There are so many bad elements in this film that it is impractical to list them all! But in fundamental terms, it singularly fails make sense on a narrative level, is filled with daft and risible characters spouting from a script that is often embarrassingly put together, has a structure that falls totally flat just after the half-way mark, and can boast of having practically a complete dearth of thrills, chills or genuine suspense. That’s pretty damning, and it is true that Prince of Darkness certainly has a lot more going for it than much of what Carpenter would put out afterwards but this still demarcates the quality downturn that the once-maestro would undeniably undergo.

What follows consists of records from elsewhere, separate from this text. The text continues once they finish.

--- src/rtl/core_pkg.sv ---
// Shared core definitions: widths, ALU opcodes and the ID/EX register bundle.
// Latency: n/a (package only).
// Backpressure: n/a (package only).
package core_pkg;

  localparam int XLEN = 32;
  localparam int RA_W = 5;

  // ALU operation codes; 10..16 are branch/jump compares resolved downstream
  localparam logic [4:0] ALU_ADD  = 5'd0;
  localparam logic [4:0] ALU_SUB  = 5'd1;
  localparam logic [4:0] ALU_XOR  = 5'd2;
  localparam logic [4:0] ALU_OR   = 5'd3;
  localparam logic [4:0] ALU_AND  = 5'd4;
  localparam logic [4:0] ALU_SLL  = 5'd5;
  localparam logic [4:0] ALU_SRL  = 5'd6;
  localparam logic [4:0] ALU_SRA  = 5'd7;
  localparam logic [4:0] ALU_SLT  = 5'd8;
  localparam logic [4:0] ALU_SLTU = 5'd9;
  localparam logic [4:0] ALU_BEQ  = 5'd10;
  localparam logic [4:0] ALU_BNE  = 5'd11;
  localparam logic [4:0] ALU_BLT  = 5'd12;
  localparam logic [4:0] ALU_BGE  = 5'd13;
  localparam logic [4:0] ALU_BLTU = 5'd14;
  localparam logic [4:0] ALU_BGEU = 5'd15;
  localparam logic [4:0] ALU_JUMP = 5'd16;

  // Everything the EX stage needs from decode, held in one register
  typedef struct packed {
    logic            valid;
    logic [XLEN-1:0] pc;
    logic [RA_W-1:0] rs1_addr;
    logic [RA_W-1:0] rs2_addr;
    logic [XLEN-1:0] rs1_data;
    logic [XLEN-1:0] rs2_data;
    logic [XLEN-1:0] imm;
    logic [RA_W-1:0] rd_addr;
    logic [4:0]      op_select;
    logic            use_pc;
    logic            use_imm;
    logic            reg_write;
    logic            is_load;
  } id_ex_t;

  // A bubble carries no side effects: invalid, no write, no load, rd=x0, ADD
  function automatic id_ex_t bubble();
    id_ex_t b;
    b           = '0;
    b.op_select = ALU_ADD;
    return b;
  endfunction

endpackage

--- src/rtl/fwd_mux.sv ---
// Operand forward selector: MEM result, else WB result, else registered data.
// Latency: purely combinational.
// Backpressure: none; x0 is never forwarded.
module fwd_mux
  import core_pkg::*;
(
  input  logic [RA_W-1:0] src_addr,
  input  logic [XLEN-1:0] reg_data,
  input  logic            mem_reg_write,
  input  logic [RA_W-1:0] mem_rd_addr,
  input  logic [XLEN-1:0] mem_result,
  input  logic            wb_reg_write,
  input  logic [RA_W-1:0] wb_rd_addr,
  input  logic [XLEN-1:0] wb_result,
  output logic [XLEN-1:0] fwd_data
);

  logic mem_hit;
  logic wb_hit;

  assign mem_hit = mem_reg_write & (mem_rd_addr != '0) & (mem_rd_addr == src_addr);
  assign wb_hit  = wb_reg_write  & (wb_rd_addr  != '0) & (wb_rd_addr  == src_addr);

  // Younger producer (MEM) takes priority over the older one (WB)
  always_comb begin
    fwd_data = reg_data;
    if (mem_hit) begin
      fwd_data = mem_result;
    end else if (wb_hit) begin
      fwd_data = wb_result;
    end
  end

endmodule

--- src/rtl/id_ex_stage.sv ---
// ID/EX pipeline register with WB capture bypass, MEM/WB operand forwarding and load-use bubble.
// Latency: 1 cycle ID->EX; forwarding is combinational on the registered operands.
// Backpressure: id_ready drops on flush, downstream stall or load-use hazard; EX holds while ex_ready=0.
module id_ex_stage #(
  parameter int XLEN = core_pkg::XLEN,
  parameter int RA_W = core_pkg::RA_W
) (
  input  logic            clk,
  input  logic            rst,
  input  logic            id_valid,
  output logic            id_ready,
  input  logic [XLEN-1:0] id_pc,
  input  logic [RA_W-1:0] id_rs1_addr,
  input  logic [RA_W-1:0] id_rs2_addr,
  input  logic [XLEN-1:0] id_rs1_data,
  input  logic [XLEN-1:0] id_rs2_data,
  input  logic [XLEN-1:0] id_imm,
  input  logic [RA_W-1:0] id_rd_addr,
  input  logic [4:0]      id_op_select,
  input  logic            id_use_pc,
  input  logic            id_use_imm,
  input  logic            id_reg_write,
  input  logic            id_is_load,
  input  logic            flush,
  input  logic            ex_ready,
  input  logic            mem_reg_write,
  input  logic [RA_W-1:0] mem_rd_addr,
  input  logic [XLEN-1:0] mem_result,
  input  logic            wb_reg_write,
  input  logic [RA_W-1:0] wb_rd_addr,
  input  logic [XLEN-1:0] wb_result,
  output logic            ex_valid,
  output logic [XLEN-1:0] alu_in1,
  output logic [XLEN-1:0] alu_in2,
  output logic [4:0]      alu_op_select,
  output logic [XLEN-1:0] ex_store_data,
  output logic [XLEN-1:0] ex_pc,
  output logic [RA_W-1:0] ex_rd_addr,
  output logic            ex_reg_write,
  output logic            ex_is_load
);

  import core_pkg::*;

  id_ex_t          ex_q;
  id_ex_t          cap;
  logic            hazard;
  logic            wb_hit1;
  logic            wb_hit2;
  logic [XLEN-1:0] fwd_rs1;
  logic [XLEN-1:0] fwd_rs2;

  // Load result is not available until after MEM; rs2 is checked even for immediates
  assign hazard = ex_q.valid & ex_q.is_load & (ex_q.rd_addr != '0) & id_valid &
                  ((id_rs1_addr == ex_q.rd_addr) | (id_rs2_addr == ex_q.rd_addr));

  assign id_ready = ~flush & ex_ready & ~hazard;

  // The register file is written at the same edge it is read, so take WB data directly
  assign wb_hit1 = wb_reg_write & (wb_rd_addr != '0) & (wb_rd_addr == id_rs1_addr);
  assign wb_hit2 = wb_reg_write & (wb_rd_addr != '0) & (wb_rd_addr == id_rs2_addr);

  // Assemble the bundle captured from ID, with the WB bypass applied to the read data
  always_comb begin
    cap           = '0;
    cap.valid     = 1'b1;
    cap.pc        = id_pc;
    cap.rs1_addr  = id_rs1_addr;
    cap.rs2_addr  = id_rs2_addr;
    cap.rs1_data  = wb_hit1 ? wb_result : id_rs1_data;
    cap.rs2_data  = wb_hit2 ? wb_result : id_rs2_data;
    cap.imm       = id_imm;
    cap.rd_addr   = id_rd_addr;
    cap.op_select = id_op_select;
    cap.use_pc    = id_use_pc;
    cap.use_imm   = id_use_imm;
    cap.reg_write = id_reg_write;
    cap.is_load   = id_is_load;
  end

  // Update priority: reset, flush, downstream hold, load-use bubble, capture, idle bubble
  always_ff @(posedge clk) begin
    if (rst) begin
      ex_q <= '0;
    end else if (flush) begin
      ex_q <= bubble();
    end else if (!ex_ready) begin
      ex_q <= ex_q;
    end else if (hazard) begin
      ex_q <= bubble();
    end else if (id_valid) begin
      ex_q <= cap;
    end else begin
      ex_q <= bubble();
    end
  end

  fwd_mux u_fwd_rs1 (
    .src_addr      (ex_q.rs1_addr),
    .reg_data      (ex_q.rs1_data),
    .mem_reg_write (mem_reg_write),
    .mem_rd_addr   (mem_rd_addr),
    .mem_result    (mem_result),
    .wb_reg_write  (wb_reg_write),
    .wb_rd_addr    (wb_rd_addr),
    .wb_result     (wb_result),
    .fwd_data      (fwd_rs1)
  );

  fwd_mux u_fwd_rs2 (
    .src_addr      (ex_q.rs2_addr),
    .reg_data      (ex_q.rs2_data),
    .mem_reg_write (mem_reg_write),
    .mem_rd_addr   (mem_rd_addr),
    .mem_result    (mem_result),
    .wb_reg_write  (wb_reg_write),
    .wb_rd_addr    (wb_rd_addr),
    .wb_result     (wb_result),
    .fwd_data      (fwd_rs2)
  );

  assign ex_valid      = ex_q.valid;
  assign alu_in1       = ex_q.use_pc  ? ex_q.pc  : fwd_rs1;
  assign alu_in2       = ex_q.use_imm ? ex_q.imm : fwd_rs2;
  assign alu_op_select = ex_q.op_select;
  assign ex_store_data = fwd_rs2;
  assign ex_pc         = ex_q.pc;
  assign ex_rd_addr    = ex_q.rd_addr;
  assign ex_reg_write  = ex_q.valid & ex_q.reg_write;
  assign ex_is_load    = ex_q.valid & ex_q.is_load;

endmodule

--- config.mk ---
export PLATFORM = sky130hd
export DESIGN_NAME = id_ex_stage
export DESIGN_NICKNAME = d
export VERILOG_FILES = /design/src/rtl/core_pkg.sv /design/src/rtl/fwd_mux.sv /design/src/rtl/id_ex_stage.sv
export SDC_FILE = /design/constraint.sdc
export NUM_CORES = 1
export LEC_CHECK = 0
export ABC_AREA = 1
export CAP_MARGIN = 20
export CORE_MARGIN = 5
export CORE_UTILIZATION = 25
export CTS_CLUSTER_DIAMETER = 80
export DETAILED_ROUTE_END_ITERATION = 8
export GPL_TIMING_DRIVEN = 1
export MAX_ROUTING_LAYER = met4
export RECOVER_POWER = 100
export SLEW_MARGIN = 20
export SYNTH_ARGS = -nofsm -noshare
export SYNTH_HDL_FRONTEND = slang
export SYNTH_SLANG_ARGS = --single-unit
--- constraint.sdc ---
create_clock -name clk -period 3.1 [get_ports clk]
set_input_delay 0.775 -clock clk [delete_from_list [all_inputs] [get_ports clk]]
set_output_delay 0.775 -clock clk [all_outputs]
set_load 0.02 [all_outputs]
# After elaboration in Yosys (flattened, before gate mapping)
# Index checks and enable logic that the tools add are counted.
dict set report op_classes {
  n_addsub 0
  mul 0
  n_div 0
  order_cmp 0
  n_eq_ne 8
  shifts 0
  n_mux 10
  bitwise_logic 18
  reduce_logical 4
}
# cell n
set op_table {}
lappend op_table {{153-bit two-way mux} 2}
lappend op_table {{32-bit two-way mux} 8}
lappend op_table {{5-bit == test} 8}
lappend op_table {{1-bit AND} 15}
lappend op_table {{5-bit nonzero test} 3}
lappend op_table {{1-bit inverter} 2}
lappend op_table {{2-bit OR reduction} 1}
lappend op_table {{1-bit OR} 1}
dict set report totals {
  reg_bits 153
  latch_bits 0
  ramBits 0
  rom_bits 0
  input_bits 233
  output_inout_bits 142
  wordCells 53
  mem_count 0
}

# Logic depth before layout (Yosys ltp)
dict set report logic_depth {
  word_depth 6
  mapped_depth 13
  ltp_nobuf 12
}

# Cells and area by module
# From an unflattened synthesis, not the netlist that was laid out.
dict set report unflattened {
  cells_unflattened 1668
  area_unflattened_um2 10451.3
}
# mod instances cells_per_inst area_per_inst_um2 seq_area_each_um2
set by_module_without_submodules {}
lappend by_module_without_submodules {id_ex_stage 1 1072 7618.6 3062.9}
lappend by_module_without_submodules {fwd_mux 2 298 1416.4 0.0}

# Worst setup path after synthesis
# OpenSTA, ideal clock, no wires.
dict set report synth_path {
  path_type {input to output}
  startpoint {input wb_rd_addr[4]}
  endpoint {output ex_store_data[10]}
  arrival_time_ns 2.048
  required_ns 2.325
  path_slack_ns 0.277
  stages 7
  path_buffers 2
  path_cell_list {buf_2 > xor2_1 > nor2_1 > clkbuf_1 > nand3_1 > nand3_1 > and2_1}
}
dict set report synth_via {
  elab_chain_len 5
  word_cells_on_any_way 6
  cone_classes {eq/ne (1); mux (2); bitwise (2); reduce/logical (1)}
}
# element line_no
set synth_lines {}
lappend synth_lines {{from (decl)} id_ex_stage.sv:30} ;# input logic [RA_W-1:0] wb_rd_addr,
lappend synth_lines {{5-bit nonzero test} fwd_mux.sv:22} ;# assign wb_hit = wb_reg_write & (wb_rd_addr != '0) & (wb_rd_addr == src_addr);
lappend synth_lines {{1-bit AND} fwd_mux.sv:22}
lappend synth_lines {{1-bit AND (*)} fwd_mux.sv:22}
lappend synth_lines {{32-bit two-way mux (*)} fwd_mux.sv:29} ;# end else if (wb_hit) begin
lappend synth_lines {{32-bit two-way mux (*)} fwd_mux.sv:27} ;# if (mem_hit) begin
lappend synth_lines {{to (decl)} id_ex_stage.sv:36} ;# output logic [XLEN-1:0] ex_store_data,
# Mark *: on every way between the ends. The rest lies on a longest branch, timed or not.

# Worst setup path after layout
dict set report layout_path {
  startpoint {input mem_rd_addr[0]}
  endpoint {output alu_in1[0]}
}
dict set report layout_via {
  elab_chain_len 5
  word_cells_on_any_way 6
  cone_classes {eq/ne (1); mux (2); bitwise (2); reduce/logical (1)}
}
# element line_no
set layout_lines {}
lappend layout_lines {{from (decl)} id_ex_stage.sv:27} ;# input logic [RA_W-1:0] mem_rd_addr,
lappend layout_lines {{5-bit nonzero test} fwd_mux.sv:21} ;# assign mem_hit = mem_reg_write & (mem_rd_addr != '0) & (mem_rd_addr == src_addr);
lappend layout_lines {{1-bit AND} fwd_mux.sv:21}
lappend layout_lines {{1-bit AND (*)} fwd_mux.sv:21}
lappend layout_lines {{32-bit two-way mux (*)} fwd_mux.sv:27}
lappend layout_lines {{32-bit two-way mux (*)} id_ex_stage.sv:123} ;# assign alu_in1 = ex_q.use_pc ? ex_q.pc : fwd_rs1;
lappend layout_lines {{to (decl)} id_ex_stage.sv:33} ;# output logic [XLEN-1:0] alu_in1,
# Marks and branches as above.

==> impl_metrics.toml <==
[status]
status = "finished, violations left"
violations = "setup timing"

[timing]
clock_skew_ns = 0.0148
setup_violations = 95
hold_ws_ns = 0.464
max_freq_ghz = 0.306
fin_ws_ns = -0.171
finalHoldViolCount = 0
layout_min_cycle_time_ns = 3.27
rsz0062_at_grt = "true"
max_slew_margin_pct = 47.6
worst_slew_pin_slew_ns = 0.786
fin_crit_sh_pct = 106
maxSlewViolCount = 0

[critical_path]
path_class = "in2out"
path_max_fanout = 5
cp.required_ns = 2.32
startpoint_type = "input port"
rrSetupSlack_ns = 0.48
r2r-start = "ex_rd_addr[1]"
end_kind = "output pin"
worstPathArrival_ns = 2.50
startpoint = "mem_rd_addr[0]"
crit_chain = "buf_8 > buf_6 > xnor2_2 > nand2_2 > nor3_4 > nand2_4 > buf_12 > buf_16 > or2_4 > nand3_2 > nand2_2 > buf_6"
cp_slowest_cell = "nor3_4"
cpPeakStageDelay_ns = 0.22

[route]
ant_nets = 0
drc = 0
wl_per_cell_um = 21.7
firstDrtPassIters = 5
drtIter0Drc = 938
drt_wl_total_mm = 59.5
num_vias = 13600
vias_per_cell = 4.95

[global_route]
antenna_found_initial = 7
grt_usage_pct = 25.1
grt_pass1_wl_mm = 86.7
grt_pass1_vias = 13700
grt_max_degree = 154
grt-ovfl-total = 0

[floorplanning]
die_y_um = 216
die_x_um = 216
start_util_pct = 25.3
io_pins = 375
rows = 75
die_area_mm2 = 0.0465
core-area_mm2 = 0.0419

[placement]
dp_hpwl_mm = 37.9
port_buffers = 374
detailed_place.area_mm2 = 0.0152
place_congestion = 0.913

[clocking]
cts_buffer_depth = 2
cts_root_buf = "clkbuf_16"
cts_tree = "done"
clk_pin_slew_worst_paths_ns = 0.06
cts.sink_count = 153
cts_max_level = 4
clk_latency_ns = 0.46
numCtsBuffers = 17

[worst_hold_path]
min_from = "ex_q[44]"
min_path_type = "reg2reg"

[synthesis]
yosysWarnings = 0
synth_top_family_by_area = "simple AND/OR/NAND/NOR gates"
synth_compound_area_share_pct = 4.26
synth_cell_type_count = 27
synth_cells = 1797
seq_area_frac_synth_pct = 29.0
synth_seq_cells = 153
synth.area.mux_share_pct = 0
postSynthAreaPerCell_um2 = 5.88
syn_nets = 2030
synth_area_mm2 = 0.0106
synth_fa_ha_area_share_pct = 0
yosys.area_share.xor_xnor_pct = 2.07
synthSimpleGateAreaFrac_pct = 50.8

[pwr]
p_seq_share_pct = 33.8
p_total_uw = 6010
sw_frac_of_total_pct = 29.7
internal_power_uw = 4230
power_switching_uw = 1790
p_per_area_mw_per_mm2 = 322
clkPwrFrac_pct = 41.4
p_leak_uw = 0.00836
power.share.combinational_pct = 24.8
vdd_drop_max_v = 0.000352

[cells_and_area]
n_fill_cell = 4173
most-common-layout-cells = "nand2_1 (374), nor2_1 (266), clkdlybuf4s50_1 (217)"
fin_util_pct = 44.7
final_area_mm2 = 0.0187
final_common_cell = "nand2_1"
area_growth_pct = 76.9
layout-drive-gt1-share_pct = 29.5
final_nets = 2412

[job]
maxCapViolCount = 0
-- final timing paths --
check,endpoint,cells after the start
max,alu_in1[0],12
min,ex_q[44],2
max reg2reg,ex_q[29],9
min reg2reg,ex_q[44],2
-- layout make-up --
cell class / count / area, um2 / share of cell area, %
inverter: 156 / 588 / 3.15
clock inverter: 12 / 211 / 1.13
multi-input combinational: 1313 / 7570 / 40.5
antenna: 7 / 17.5 / 0.0937
timing repair buffer: 538 / 6090 / 32.6
sequential: 153 / 3070 / 16.4
tap: 539 / 674 / 3.61
clock buffer: 20 / 467 / 2.50
-- kinds of logic (layout without fill, tap and decap cells) --
| family | after synthesis | after routing |
|---|---|---|
| buffers and inverters | 331 | 726 |
| other | 0 | 7 |
| XOR/XNOR | 25 | 25 |
| flip-flops | 153 | 153 |
| AND/OR/NAND/NOR | 1198 | 1198 |
| AO/OA/AOI/OAI | 90 | 90 |
-- power by group through the flow --
| stage | Sequential (uW) | Clock, uW | Combinational [uW] |
|---|---|---|---|
| 2_1_floorplan | 2070 | 0 | 533 |
| 3_3_place_gp | 2080 | 0 | 1260 |
| 3_5_place_dp | 2080 | 0 | 1260 |
| 4_1_cts | 2030 | 2530 | 1440 |
| 5_1_grt | 2040 | 2600 | 1580 |
| 6_report | 2040 | 2490 | 1490 |
-- routing by layer --
metal / vias up / wire [um] / global-route usage, % / share of wire (%)
met5: - / 0 / - / 0
met3: 119 / 4350 / 4.83 / 7.3
li1: 6438 / - / - / -
met1: 6360 / 24800 / 31.3 / 42
met2: 646 / 28300 / 40.7 / 48
met4: 0 / 2070 / 9.30 / 3.5
-- synthesized netlist by cell type --
master | count | area, um2
nand2_2 | 4 | 25.0
nor3_1 | 1 | 5.00
a21oi_1 | 89 | 445
buf_2 | 36 | 180
buf_4 | 47 | 353
buf_1 | 21 | 78.8
or2_1 | 8 | 50.1
inv_1 | 145 | 544
nor2_4 | 1 | 11.3
nor2_1 | 272 | 1020
dfxtp_1 | 153 | 3060
xor2_1 | 16 | 140
xnor2_1 | 9 | 78.8
nor3_2 | 2 | 20.0
clkbuf_1 | 71 | 267
nor3_4 | 2 | 32.5
inv_2 | 2 | 7.51
nor2_2 | 3 | 18.8
and2_1 | 32 | 200
nand3_2 | 2 | 20.0
o21ai_1 | 1 | 5.00
or2_2 | 55 | 344
nand3_1 | 265 | 1330
nand4_1 | 89 | 557
clkinv_1 | 9 | 33.8
nand2_4 | 1 | 11.3
nand2_1 | 461 | 1730
-- what timing repair did --
item                       4_1_cts  5_1_grt
gates cloned                    26        1
pin swaps                       90      100
setup endpoints to repair       97       97
hold buffers                     0        0
setup buffers                   36        6
gates resized for setup        902      170
-- state kept, by name, summed over array words and instances, names as in the netlist --
register,flops
ex_q,110
ex_pc,32
alu_op_select,5
ex_rd_addr,5
ex_valid,1
-- per-stage QoR --
| step | std cells | setup TNS (ns) | setup slack, ns |
|---|---|---|---|
| floorplan | 1797 | 0 | 0.277 |
| global placement | 2636 | -90.71 | -1.07 |
| detailed placement | 2636 | -94.87 | -1.07 |
| CTS | 2729 | -7.38 | -0.203 |
| global route | 2738 | -27.49 | -0.270 |
| finish | 2738 | -6.80 | -0.171 |
-- critical path, delay by kind of cell --
family	cells	cell delay, ns
and+or+nand+nor	6	0.86
buffers and inverters	5	0.70
xor gates and xnor gates	1	0.14
(Power assumes the default switching activity.)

On the plus side, Carpenter builds a terrific score of ominous and brooding power
On the plus side, Carpenter builds a terrific score of ominous and brooding power with the reliable aid of collaborator Alan Howarth and will just say that its synthesized depth is truly demonic and its typical Carpenterian repetition brilliantly hypnotic. Even if the film frustrates, the score is sure to get under your skin. And the camerawork is sublime, which you would expect from a Carpenter film.
Ultimately, Prince of Darkness disappoints. It has the feeling of Carpenter rushing in to fill the gap that Kneale left when their proposed project fell apart … but he is just not up to the task. With better writing and a more strategic sense of the uncanny, this could have been one of the filmmaker’s most inventive and imaginative productions. But with the writer/director over-reaching and, oddly, not caring enough about his project, it just falls apart like the Doubting Thomas character of Wyndham under his zombie bug-disassembly in the car-lot.
I’d love to love this … but it remains a diabolical chore to sit through.